───── Exercise input

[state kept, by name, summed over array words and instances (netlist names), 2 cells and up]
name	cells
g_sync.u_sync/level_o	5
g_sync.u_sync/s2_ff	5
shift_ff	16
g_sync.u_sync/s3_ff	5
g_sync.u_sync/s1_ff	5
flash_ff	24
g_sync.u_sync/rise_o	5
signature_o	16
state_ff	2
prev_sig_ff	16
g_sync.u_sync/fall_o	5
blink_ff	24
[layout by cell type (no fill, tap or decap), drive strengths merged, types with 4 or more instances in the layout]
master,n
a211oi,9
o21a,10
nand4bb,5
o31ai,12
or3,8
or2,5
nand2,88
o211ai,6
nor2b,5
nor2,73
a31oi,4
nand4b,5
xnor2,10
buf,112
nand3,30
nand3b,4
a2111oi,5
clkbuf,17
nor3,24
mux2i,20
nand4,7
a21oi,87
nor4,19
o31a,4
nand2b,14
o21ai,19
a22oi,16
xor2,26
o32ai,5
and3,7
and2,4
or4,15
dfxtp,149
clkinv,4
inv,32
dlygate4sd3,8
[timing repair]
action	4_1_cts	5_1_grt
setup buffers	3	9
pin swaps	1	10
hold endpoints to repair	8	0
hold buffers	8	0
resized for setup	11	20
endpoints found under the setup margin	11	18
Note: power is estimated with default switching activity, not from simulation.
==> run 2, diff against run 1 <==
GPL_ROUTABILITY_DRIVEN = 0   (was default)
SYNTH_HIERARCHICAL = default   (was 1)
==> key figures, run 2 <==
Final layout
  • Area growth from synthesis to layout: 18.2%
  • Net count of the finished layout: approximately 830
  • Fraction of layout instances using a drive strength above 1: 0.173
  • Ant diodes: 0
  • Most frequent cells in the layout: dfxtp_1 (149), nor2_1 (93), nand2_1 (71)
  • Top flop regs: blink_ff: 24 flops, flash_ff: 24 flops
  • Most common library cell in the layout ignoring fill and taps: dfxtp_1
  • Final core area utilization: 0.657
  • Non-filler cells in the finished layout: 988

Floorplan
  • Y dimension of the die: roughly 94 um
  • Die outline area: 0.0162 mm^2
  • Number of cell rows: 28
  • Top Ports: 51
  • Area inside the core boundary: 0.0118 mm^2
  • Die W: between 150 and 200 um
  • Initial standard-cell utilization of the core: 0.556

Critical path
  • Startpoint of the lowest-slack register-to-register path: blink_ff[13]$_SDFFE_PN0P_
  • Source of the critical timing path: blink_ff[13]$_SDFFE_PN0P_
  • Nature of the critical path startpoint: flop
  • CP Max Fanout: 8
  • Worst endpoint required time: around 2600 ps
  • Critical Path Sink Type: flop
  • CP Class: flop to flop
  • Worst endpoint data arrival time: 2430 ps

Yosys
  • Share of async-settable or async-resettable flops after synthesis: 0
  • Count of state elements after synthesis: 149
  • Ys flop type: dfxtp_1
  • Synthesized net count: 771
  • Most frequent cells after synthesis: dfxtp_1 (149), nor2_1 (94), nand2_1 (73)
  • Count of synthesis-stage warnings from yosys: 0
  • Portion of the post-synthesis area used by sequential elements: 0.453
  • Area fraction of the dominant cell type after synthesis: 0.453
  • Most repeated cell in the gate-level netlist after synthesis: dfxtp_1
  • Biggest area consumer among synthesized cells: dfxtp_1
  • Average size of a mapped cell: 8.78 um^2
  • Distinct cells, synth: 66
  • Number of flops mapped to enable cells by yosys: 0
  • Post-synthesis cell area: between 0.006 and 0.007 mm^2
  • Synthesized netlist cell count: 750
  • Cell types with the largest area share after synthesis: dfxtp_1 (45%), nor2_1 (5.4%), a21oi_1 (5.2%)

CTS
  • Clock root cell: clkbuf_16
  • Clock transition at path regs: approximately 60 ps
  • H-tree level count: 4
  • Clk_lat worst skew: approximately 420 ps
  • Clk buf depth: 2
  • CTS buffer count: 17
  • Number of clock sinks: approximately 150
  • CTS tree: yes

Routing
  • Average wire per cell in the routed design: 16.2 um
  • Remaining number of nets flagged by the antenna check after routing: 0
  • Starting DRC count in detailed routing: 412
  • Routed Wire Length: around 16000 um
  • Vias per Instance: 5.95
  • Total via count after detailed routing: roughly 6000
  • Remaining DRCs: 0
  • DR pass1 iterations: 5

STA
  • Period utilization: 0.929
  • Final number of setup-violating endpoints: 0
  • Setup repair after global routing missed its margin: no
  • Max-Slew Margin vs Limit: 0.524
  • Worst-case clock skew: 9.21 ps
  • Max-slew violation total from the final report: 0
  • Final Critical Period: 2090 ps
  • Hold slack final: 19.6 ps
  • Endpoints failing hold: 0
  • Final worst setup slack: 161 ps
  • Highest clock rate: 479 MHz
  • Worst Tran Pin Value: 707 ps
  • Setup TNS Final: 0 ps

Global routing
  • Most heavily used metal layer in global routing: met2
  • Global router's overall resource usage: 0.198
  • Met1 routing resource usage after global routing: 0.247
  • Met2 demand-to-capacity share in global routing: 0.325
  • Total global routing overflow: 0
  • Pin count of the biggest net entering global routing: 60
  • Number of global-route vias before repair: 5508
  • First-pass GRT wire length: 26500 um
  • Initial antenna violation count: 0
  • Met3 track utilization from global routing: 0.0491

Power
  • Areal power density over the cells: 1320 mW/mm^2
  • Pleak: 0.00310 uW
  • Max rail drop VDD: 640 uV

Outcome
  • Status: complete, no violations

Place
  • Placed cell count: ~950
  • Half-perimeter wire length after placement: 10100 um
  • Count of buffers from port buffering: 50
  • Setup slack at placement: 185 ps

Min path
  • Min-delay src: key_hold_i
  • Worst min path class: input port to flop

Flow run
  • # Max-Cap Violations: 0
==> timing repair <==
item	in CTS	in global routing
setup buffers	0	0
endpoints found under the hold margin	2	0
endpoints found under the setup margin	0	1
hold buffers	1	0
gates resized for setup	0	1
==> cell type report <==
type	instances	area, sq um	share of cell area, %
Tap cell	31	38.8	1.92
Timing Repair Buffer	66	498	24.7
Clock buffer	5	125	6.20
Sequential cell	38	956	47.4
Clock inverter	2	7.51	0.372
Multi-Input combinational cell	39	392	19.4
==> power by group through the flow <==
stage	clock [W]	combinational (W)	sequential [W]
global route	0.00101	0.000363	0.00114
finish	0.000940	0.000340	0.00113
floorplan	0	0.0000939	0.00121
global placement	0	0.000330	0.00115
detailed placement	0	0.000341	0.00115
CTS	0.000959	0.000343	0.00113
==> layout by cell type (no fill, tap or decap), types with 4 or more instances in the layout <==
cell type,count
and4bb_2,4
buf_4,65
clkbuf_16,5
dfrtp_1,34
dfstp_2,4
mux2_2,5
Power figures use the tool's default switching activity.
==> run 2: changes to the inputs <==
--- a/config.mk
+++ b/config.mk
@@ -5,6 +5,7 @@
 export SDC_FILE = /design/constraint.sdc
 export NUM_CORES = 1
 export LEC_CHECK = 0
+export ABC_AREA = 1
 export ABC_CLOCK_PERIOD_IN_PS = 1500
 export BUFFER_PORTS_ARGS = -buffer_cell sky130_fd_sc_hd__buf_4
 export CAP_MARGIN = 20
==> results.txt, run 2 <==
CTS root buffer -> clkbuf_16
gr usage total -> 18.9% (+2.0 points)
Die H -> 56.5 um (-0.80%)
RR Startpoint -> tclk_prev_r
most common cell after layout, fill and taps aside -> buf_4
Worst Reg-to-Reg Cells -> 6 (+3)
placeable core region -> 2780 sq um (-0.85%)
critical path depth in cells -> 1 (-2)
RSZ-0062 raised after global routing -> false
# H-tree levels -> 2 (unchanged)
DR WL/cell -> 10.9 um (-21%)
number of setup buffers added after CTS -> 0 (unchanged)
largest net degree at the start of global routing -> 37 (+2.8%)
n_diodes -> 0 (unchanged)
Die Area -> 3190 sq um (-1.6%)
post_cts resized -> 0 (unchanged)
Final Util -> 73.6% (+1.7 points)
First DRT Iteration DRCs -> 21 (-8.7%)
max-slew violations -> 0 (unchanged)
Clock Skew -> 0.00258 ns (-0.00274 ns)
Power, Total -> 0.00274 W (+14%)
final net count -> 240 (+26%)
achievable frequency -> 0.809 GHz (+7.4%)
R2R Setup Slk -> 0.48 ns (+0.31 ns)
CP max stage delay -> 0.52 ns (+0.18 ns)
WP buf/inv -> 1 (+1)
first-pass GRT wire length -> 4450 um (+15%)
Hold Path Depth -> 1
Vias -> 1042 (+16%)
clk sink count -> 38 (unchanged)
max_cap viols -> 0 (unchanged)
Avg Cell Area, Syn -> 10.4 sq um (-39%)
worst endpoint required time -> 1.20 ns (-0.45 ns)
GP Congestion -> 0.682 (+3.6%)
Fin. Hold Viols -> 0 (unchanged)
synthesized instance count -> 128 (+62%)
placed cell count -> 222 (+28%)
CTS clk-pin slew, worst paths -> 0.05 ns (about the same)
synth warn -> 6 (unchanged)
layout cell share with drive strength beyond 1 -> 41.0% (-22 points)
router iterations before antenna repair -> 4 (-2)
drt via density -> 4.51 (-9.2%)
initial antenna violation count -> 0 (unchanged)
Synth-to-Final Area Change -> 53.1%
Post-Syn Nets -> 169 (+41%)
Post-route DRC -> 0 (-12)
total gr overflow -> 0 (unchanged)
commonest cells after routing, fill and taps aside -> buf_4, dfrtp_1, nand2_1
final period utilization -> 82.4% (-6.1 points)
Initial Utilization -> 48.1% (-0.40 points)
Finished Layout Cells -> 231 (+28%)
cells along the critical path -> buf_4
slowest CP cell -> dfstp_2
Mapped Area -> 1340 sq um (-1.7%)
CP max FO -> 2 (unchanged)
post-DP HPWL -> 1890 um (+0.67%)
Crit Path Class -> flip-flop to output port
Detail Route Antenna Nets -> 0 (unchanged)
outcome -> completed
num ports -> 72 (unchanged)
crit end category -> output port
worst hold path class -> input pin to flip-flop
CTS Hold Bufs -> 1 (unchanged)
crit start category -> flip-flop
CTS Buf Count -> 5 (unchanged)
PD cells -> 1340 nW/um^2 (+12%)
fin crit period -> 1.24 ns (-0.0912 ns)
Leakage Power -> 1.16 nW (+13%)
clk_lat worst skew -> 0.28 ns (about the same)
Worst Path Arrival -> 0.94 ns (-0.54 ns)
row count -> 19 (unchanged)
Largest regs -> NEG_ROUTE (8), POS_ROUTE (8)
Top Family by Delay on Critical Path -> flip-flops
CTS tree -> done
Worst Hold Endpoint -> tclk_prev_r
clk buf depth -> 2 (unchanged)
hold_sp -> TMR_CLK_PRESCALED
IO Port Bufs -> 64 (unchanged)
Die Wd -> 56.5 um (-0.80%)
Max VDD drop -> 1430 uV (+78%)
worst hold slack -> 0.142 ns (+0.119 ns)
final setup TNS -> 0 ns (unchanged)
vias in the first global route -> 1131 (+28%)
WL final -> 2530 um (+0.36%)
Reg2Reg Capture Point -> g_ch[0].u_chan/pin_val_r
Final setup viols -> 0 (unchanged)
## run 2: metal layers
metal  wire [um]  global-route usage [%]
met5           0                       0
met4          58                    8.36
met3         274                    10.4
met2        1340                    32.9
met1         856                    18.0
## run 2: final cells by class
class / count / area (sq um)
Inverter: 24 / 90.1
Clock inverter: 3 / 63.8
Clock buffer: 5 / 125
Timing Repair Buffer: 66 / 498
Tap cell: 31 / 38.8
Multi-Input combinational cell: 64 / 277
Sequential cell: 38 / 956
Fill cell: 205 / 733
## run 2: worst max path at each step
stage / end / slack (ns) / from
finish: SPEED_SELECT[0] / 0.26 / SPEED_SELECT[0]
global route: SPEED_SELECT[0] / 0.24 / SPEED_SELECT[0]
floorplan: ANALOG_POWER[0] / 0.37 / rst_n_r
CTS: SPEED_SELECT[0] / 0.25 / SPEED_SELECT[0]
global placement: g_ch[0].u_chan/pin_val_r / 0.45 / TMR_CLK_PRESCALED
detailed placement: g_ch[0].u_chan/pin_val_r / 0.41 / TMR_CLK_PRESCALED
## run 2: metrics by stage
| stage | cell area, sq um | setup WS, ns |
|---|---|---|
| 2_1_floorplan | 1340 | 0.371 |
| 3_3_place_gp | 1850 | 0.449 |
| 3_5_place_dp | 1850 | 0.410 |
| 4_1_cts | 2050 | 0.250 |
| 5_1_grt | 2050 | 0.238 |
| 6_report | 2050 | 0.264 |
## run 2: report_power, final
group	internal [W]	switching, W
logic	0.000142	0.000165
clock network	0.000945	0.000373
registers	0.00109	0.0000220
## config.mk

```make
export PLATFORM = sky130hd
export DESIGN_NAME = afws_status_bank
export DESIGN_NICKNAME = d
export VERILOG_FILES = /design/src/shared/afws_pkg.sv /design/src/verilog/afws_status_bank.sv
export VERILOG_INCLUDE_DIRS = /design/src /design/src/shared
export SDC_FILE = /design/constraint.sdc
export NUM_CORES = 1
export LEC_CHECK = 0
export ABC_AREA = 0
export BUFFER_PORTS_ARGS = -buffer_cell sky130_fd_sc_hd__buf_2
export CAP_MARGIN = 10
export CORE_MARGIN = 2
export CORE_UTILIZATION = 40
export CTS_CLUSTER_SIZE = 12
export DETAILED_ROUTE_END_ITERATION = 8
export HOLD_SLACK_MARGIN = 0.06
export PLACE_DENSITY = 0.67
export SYNTH_ARGS = -nofsm -noshare
export SYNTH_HDL_FRONTEND = slang
export SYNTH_SLANG_ARGS = --single-unit
export TNS_END_PERCENT = 50
```

## constraint.sdc

```tcl
create_clock -name clk -period 3.69 [get_ports clk]
set_input_delay 0.5535 -clock clk [delete_from_list [all_inputs] [get_ports clk]]
set_output_delay 0.5535 -clock clk [all_outputs]
set_load 0.03 [all_outputs]
```
<file path="src/core/dep_mask_cfg.svh">
// offsets, field positions, reset values and bus constants of the
// dependency mask block; included by the block and by its bench
`ifndef DEP_MASK_CFG_SVH
`define DEP_MASK_CFG_SVH

// register indices; byte address is four times the index
`define IDX_O4T2_PRI   16'h0020
`define IDX_O4T2_SEC   16'h0021
`define IDX_O4T2_OUT   16'h0022
`define IDX_O4T2_O8    16'h0023
`define IDX_O5T1_PRI   16'h0024
`define IDX_O5T1_SEC   16'h0025
`define IDX_O5T1_OUT   16'h0026
`define IDX_O5T1_O8    16'h002A
`define IDX_MRST_MASK  16'h0040
`define IDX_STATUS     16'h0041
// nonvolatile shadow index is this base ored with the register index
`define NV_BASE        16'h8000

`define NUM_SLOTS      9
`define REG_RESET      8'h00

// field positions
`define MRST_BIT_O4    3
`define MRST_BIT_O5    4
`define O8_BIT_O4      1
`define O8_BIT_O5      0
`define STAT_RUN       0
`define STAT_T42       1
`define STAT_T51       2
`define STAT_OUT4      3
`define STAT_OUT5      4
`define STAT_MRST_LOW  5

// bus decode
`define IDX_LSB        2
`define IDX_MSB        17
`define AHB_SIZE_WORD  3'b010

`endif

</file>
<file path="src/core/dep_mask_pkg.sv">
// types of the dependency mask block
// assumes nothing beyond a SystemVerilog compiler
package dep_mask_pkg;

  typedef enum logic [1:0] {
    ST_LOAD = 2'b01,
    ST_RUN  = 2'b10
  } seq_state_t;

  typedef enum logic [3:0] {
    SLOT_O4_PRI = 4'h0,
    SLOT_O4_SEC = 4'h1,
    SLOT_O4_OUT = 4'h2,
    SLOT_O4_O8  = 4'h3,
    SLOT_O5_PRI = 4'h4,
    SLOT_O5_SEC = 4'h5,
    SLOT_O5_OUT = 4'h6,
    SLOT_O5_O8  = 4'h7,
    SLOT_MRST   = 4'h8
  } slot_t;

  typedef logic [7:0] mask_byte_t;

endpackage

</file>
<file path="src/core/mask_term.sv">
// one product term of an output dependency mask
// assumes source bits are high while the source is in fault or asserted
`timescale 1ns/10ps
`default_nettype none

module mask_term #(
  parameter int unsigned WIDTH = 25
) (
  input  wire logic [WIDTH-1:0] mask,
  input  wire logic [WIDTH-1:0] src,
  output logic                  term,
  output logic [WIDTH-1:0]      blocking
);

  assign blocking = mask & src;
  // term is 1 only when no selected source is active; empty mask gives 1
  assign term = ~|blocking;

endmodule

`default_nettype wire

</file>
<file path="src/core/output_dependency_masks.sv">
// dependency masks of prog_output_4 (term 2) and prog_output_5 (term 1)
// assumes an AHB-Lite master on core_clk, a single slave on the bus, and
// fault sources that are high while in fault or asserted
//
// Function
// - reg 20h bits 0-5 tie prog_output_4 term 2 to primary thresholds.
// - reg 20h bits 6-7 tie prog_output_4 term 2 to watchdogs 1, 2.
// - reg 21h bits 0-5 tie prog_output_4 term 2 to secondary thresholds.
// - reg 21h bits 6-7, 22h bits 0-1 select logic inputs 1-4.
// - reg 22h bits 2-7 select outputs 1,2,3,5,6,7 for prog_output_4.
// - reg 23h bit 1 selects prog_output_8 for prog_output_4.
// - reg 40h bit 3 asserts prog_output_4 while manual reset is low.
// - a zero mask bit makes the output ignore that source.
// - prog_output_4 deasserts when either of its product terms is 1, unless reg 40h bit 3 holds it asserted.
// - reg 24h selects primary thresholds and watchdogs for prog_output_5.
// - reg 25h selects secondary thresholds and logic inputs 1-2.
// - reg 26h selects logic inputs 3-4 and outputs 1,2,3,4,6,7.
// - reg 2Ah bit 0 selects prog_output_8 for prog_output_5.
// - reg 40h bit 4 asserts prog_output_5 while manual reset is low.
// - every mask register has a nonvolatile shadow at 8000h plus offset.
// - prog_output_5 deasserts when either of its product terms is 1, unless reg 40h bit 4 holds it asserted.
`timescale 1ns/10ps
`default_nettype none
`include "dep_mask_cfg.svh"

module output_dependency_masks (
  input  wire logic        core_clk,
  input  wire logic        srst,
  input  wire logic        nv_por,
  input  wire logic        hsel,
  input  wire logic [31:0] haddr,
  input  wire logic [1:0]  htrans,
  input  wire logic        hwrite,
  input  wire logic [2:0]  hsize,
  input  wire logic [31:0] hwdata,
  input  wire logic        hready,
  output logic             hreadyout,
  output logic             hresp,
  output logic [31:0]      hrdata,
  input  wire logic [5:0]  primary_fault,
  input  wire logic [5:0]  secondary_fault,
  input  wire logic [1:0]  watchdog_fault,
  input  wire logic [3:0]  logic_input,
  input  wire logic        manual_reset_n,
  input  wire logic [5:0]  other_output_asserted,
  input  wire logic        prog_output_4_term1,
  input  wire logic        prog_output_5_term2,
  output logic             prog_output_4_asserted,
  output logic             prog_output_5_asserted
);

  localparam logic [15:0] SLOT_IDX [`NUM_SLOTS] = '{
    `IDX_O4T2_PRI, `IDX_O4T2_SEC, `IDX_O4T2_OUT, `IDX_O4T2_O8,
    `IDX_O5T1_PRI, `IDX_O5T1_SEC, `IDX_O5T1_OUT, `IDX_O5T1_O8,
    `IDX_MRST_MASK
  };

  dep_mask_pkg::seq_state_t state_q;
  dep_mask_pkg::mask_byte_t work_q   [`NUM_SLOTS];
  dep_mask_pkg::mask_byte_t shadow_q [`NUM_SLOTS];

  logic [3:0]  li_meta_q;
  logic [3:0]  li_sync_q;
  logic        mrn_meta_q;
  logic        mrn_sync_q;
  logic        wr_pend_q;
  logic        rd_wait_q;
  logic        in_range_q;
  logic [15:0] idx_q;
  logic [31:0] hrdata_q;
  logic        out4_q;
  logic        out5_q;
  logic        out4_d;
  logic        out5_d;

  logic [`NUM_SLOTS-1:0] hit_work;
  logic [`NUM_SLOTS-1:0] hit_nv;
  logic [7:0]            rd_byte;
  logic [7:0]            status_byte;
  logic                  hit_status;
  logic                  run;
  logic                  addr_ok;
  logic                  man_low;
  logic                  man4;
  logic                  man5;
  logic [24:0]           mask4;
  logic [24:0]           mask5;
  logic [24:0]           src4;
  logic [24:0]           src5;
  logic                  t42;
  logic                  t51;

  // logic inputs and manual reset pass two flops before any logic looks at them
  always_ff @(posedge core_clk) begin
    if (srst) begin
      li_meta_q  <= 4'h0;
      li_sync_q  <= 4'h0;
      mrn_meta_q <= 1'b1;
      mrn_sync_q <= 1'b1;
    end else begin
      li_meta_q  <= logic_input;
      li_sync_q  <= li_meta_q;
      mrn_meta_q <= manual_reset_n;
      mrn_sync_q <= mrn_meta_q;
    end
  end

  always_ff @(posedge core_clk) begin
    if (srst) begin
      state_q <= dep_mask_pkg::ST_LOAD;
    end else begin
      state_q <= dep_mask_pkg::ST_RUN;
    end
  end

  assign run = (state_q == dep_mask_pkg::ST_RUN);

  // bus stalls during the load and for one cycle of each read
  assign hreadyout = run & ~rd_wait_q;
  assign hresp     = 1'b0;
  assign hrdata    = hrdata_q;
  assign addr_ok   = hsel & hready & htrans[1] & run;

  always_ff @(posedge core_clk) begin
    if (srst) begin
      wr_pend_q  <= 1'b0;
      rd_wait_q  <= 1'b0;
      in_range_q <= 1'b0;
      idx_q      <= 16'h0000;
    end else begin
      wr_pend_q <= addr_ok & hwrite & (hsize == `AHB_SIZE_WORD);
      rd_wait_q <= addr_ok & ~hwrite;
      if (addr_ok) begin
        in_range_q <= (haddr[31:`IDX_MSB+1] == 14'h0000);
        idx_q      <= haddr[`IDX_MSB:`IDX_LSB];
      end
    end
  end

  always_ff @(posedge core_clk) begin
    if (srst) begin
      hrdata_q <= 32'h0000_0000;
    end else if (rd_wait_q) begin
      hrdata_q <= {24'h00_0000, rd_byte};
    end
  end

  // one working register and one shadow per slot
  for (genvar i = 0; i < `NUM_SLOTS; i++) begin : g_slot
    assign hit_work[i] = in_range_q & (idx_q == SLOT_IDX[i]);
    assign hit_nv[i] = in_range_q & (idx_q == (`NV_BASE | SLOT_IDX[i]));

    always_ff @(posedge core_clk) begin
      if (srst) begin
        work_q[i] <= `REG_RESET;
      end else if (state_q == dep_mask_pkg::ST_LOAD) begin
        work_q[i] <= shadow_q[i];
      end else if (wr_pend_q & hit_work[i]) begin
        work_q[i] <= hwdata[7:0];
      end
    end

    // shadow survives srst; only the first power-up clears it
    always_ff @(posedge core_clk) begin
      if (nv_por) begin
        shadow_q[i] <= `REG_RESET;
      end else if (wr_pend_q & hit_nv[i]) begin
        shadow_q[i] <= hwdata[7:0];
      end
    end
  end

  assign hit_status = in_range_q & (idx_q == `IDX_STATUS);

  always_comb begin
    status_byte                 = 8'h00;
    status_byte[`STAT_RUN]      = run;
    status_byte[`STAT_T42]      = t42;
    status_byte[`STAT_T51]      = t51;
    status_byte[`STAT_OUT4]     = out4_q;
    status_byte[`STAT_OUT5]     = out5_q;
    status_byte[`STAT_MRST_LOW] = man_low;
  end

  // unmapped indices read as zero
  always_comb begin
    rd_byte = hit_status ? status_byte : 8'h00;
    for (int k = 0; k < `NUM_SLOTS; k++) begin
      if (hit_work[k]) begin
        rd_byte = rd_byte | work_q[k];
      end
      if (hit_nv[k]) begin
        rd_byte = rd_byte | shadow_q[k];
      end
    end
  end

  assign mask4 = {work_q[dep_mask_pkg::SLOT_O4_O8][`O8_BIT_O4],
                  work_q[dep_mask_pkg::SLOT_O4_OUT],
                  work_q[dep_mask_pkg::SLOT_O4_SEC],
                  work_q[dep_mask_pkg::SLOT_O4_PRI]};
  assign src4  = {other_output_asserted[5:3], out5_q, other_output_asserted[2:0],
                  li_sync_q, secondary_fault, watchdog_fault, primary_fault};

  // secondary and logic inputs 1, 2
  // logic inputs 3, 4 and outputs
  assign mask5 = {work_q[dep_mask_pkg::SLOT_O5_O8][`O8_BIT_O5],
                  work_q[dep_mask_pkg::SLOT_O5_OUT],
                  work_q[dep_mask_pkg::SLOT_O5_SEC],
                  work_q[dep_mask_pkg::SLOT_O5_PRI]};
  assign src5  = {other_output_asserted[5:3], out4_q, other_output_asserted[2:0],
                  li_sync_q, secondary_fault, watchdog_fault, primary_fault};

  mask_term #(
    .WIDTH    (25)
  ) u_term_out4 (
    .mask     (mask4),
    .src      (src4),
    .term     (t42),
    .blocking ()
  );

  mask_term #(
    .WIDTH    (25)
  ) u_term_out5 (
    .mask     (mask5),
    .src      (src5),
    .term     (t51),
    .blocking ()
  );

  assign man_low = ~mrn_sync_q;
  assign man4 = work_q[dep_mask_pkg::SLOT_MRST][`MRST_BIT_O4] & man_low;
  assign man5 = work_q[dep_mask_pkg::SLOT_MRST][`MRST_BIT_O5] & man_low;

  assign out4_d = man4 | ~(prog_output_4_term1 | t42);
  assign out5_d = man5 | ~(t51 | prog_output_5_term2);

  // outputs stay asserted through reset and the mask load
  always_ff @(posedge core_clk) begin
    if (srst | ~run) begin
      out4_q <= 1'b1;
      out5_q <= 1'b1;
    end else begin
      out4_q <= out4_d;
      out5_q <= out5_d;
    end
  end

  assign prog_output_4_asserted = out4_q;
  assign prog_output_5_asserted = out5_q;

  // checks
  logic [7:0] w_pri4;
  logic [7:0] w_pri5;
  logic [7:0] w_sec4;
  logic [7:0] nv_pri4;
  logic [7:0] wdata_b;
  logic       en4;
  logic       en5;

  assign w_pri4  = work_q[dep_mask_pkg::SLOT_O4_PRI];
  assign w_pri5  = work_q[dep_mask_pkg::SLOT_O5_PRI];
  assign w_sec4  = work_q[dep_mask_pkg::SLOT_O4_SEC];
  assign nv_pri4 = shadow_q[dep_mask_pkg::SLOT_O4_PRI];
  assign wdata_b = hwdata[7:0];
  assign en4     = work_q[dep_mask_pkg::SLOT_MRST][`MRST_BIT_O4];
  assign en5     = work_q[dep_mask_pkg::SLOT_MRST][`MRST_BIT_O5];
endmodule

`default_nettype wire

</file>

──────────

Problem statement = Wherever the string "stage" appears in the entries, copy that line.

Solution to the problem =
  • Count of synthesis-stage warnings from yosys: 0
stage	clock [W]	combinational (W)	sequential [W]
CP max stage delay -> 0.52 ns (+0.18 ns)
stage / end / slack (ns) / from
## run 2: metrics by stage
| stage | cell area, sq um | setup WS, ns |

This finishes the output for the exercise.